SwastiChemEx: Cheap natural gas

Tuesday, 25 March 2014

Cheap natural gas



Petrochemical companies are making multibillion-dollar bets to profit from the abundant cheap natural gas pouring out of shale-rock formations across the U.S. Making sure those plans pay off.

Natural-gas prices have plummeted in recent years as a new wave of supply has been unlocked from Texas to Pennsylvania through technological advances, including horizontal drilling and hydraulic fracturing. The low prices have been tough on some oil and gas companies' bottom lines.
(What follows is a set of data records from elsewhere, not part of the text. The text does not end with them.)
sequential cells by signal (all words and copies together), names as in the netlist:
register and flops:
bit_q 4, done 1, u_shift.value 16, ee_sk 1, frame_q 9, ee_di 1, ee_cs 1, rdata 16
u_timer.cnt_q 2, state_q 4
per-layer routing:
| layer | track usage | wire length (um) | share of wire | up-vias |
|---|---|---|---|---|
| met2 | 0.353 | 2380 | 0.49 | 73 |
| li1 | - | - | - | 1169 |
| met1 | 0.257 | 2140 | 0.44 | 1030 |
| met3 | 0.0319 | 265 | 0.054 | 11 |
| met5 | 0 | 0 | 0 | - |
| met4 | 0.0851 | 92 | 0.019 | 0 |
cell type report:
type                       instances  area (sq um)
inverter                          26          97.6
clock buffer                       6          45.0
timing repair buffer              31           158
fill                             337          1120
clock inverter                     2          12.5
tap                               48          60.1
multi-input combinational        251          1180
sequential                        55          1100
$ cat src/rtl/dadot_sample_bank.sv
module dadot_sample_bank #(
  parameter int unsigned DATA_W = 8,
  parameter int unsigned LANES  = 8
) (
  input  logic                    clk_i,
  input  logic                    rst_ni,
  input  logic                    load_i,
  input  logic                    shift_i,
  input  logic [LANES*DATA_W-1:0] samples_i,
  output logic [LANES-1:0]        bits_o
);
  for (genvar k = 0; k < LANES; k++) begin : g_lane
    logic [DATA_W-1:0] sh_q;
    always_ff @(posedge clk_i or negedge rst_ni) begin
      if (!rst_ni)      sh_q <= '0;
      else if (load_i)  sh_q <= samples_i[k*DATA_W +: DATA_W];
      else if (shift_i) sh_q <= sh_q >> 1;
    end
    assign bits_o[k] = sh_q[0];
  end
endmodule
But the trend has given chemical and plastics producers a reason to expand in the U.S., creating jobs and reviving a sector of the economy that many people had written off.





The manufacturing renaissance sweeping across the U.S. today is a shift from the turn of this century, when it seemed unlikely that new petrochemical plants would be built in places such as the coastal region near the Gulf of Mexico.

The assumption was that new petrochemical plants and associated investments in plastics, rubber resins and metals manufacturing would be focused in Asia and countries rich in natural gas, such as Iran. 


 
The resurrection of U.S. manufacturing in the service of developing the chemical sector and pumping more oil and gas—including building machinery and fabricating steel and iron—is breathing new life into major metropolitan areas.
From 2010 to 2012, energy-intensive manufacturing sectors added more than 196,000 U.S. jobs and increased real sales by $124 billion in the nation's metro areas, according to the report.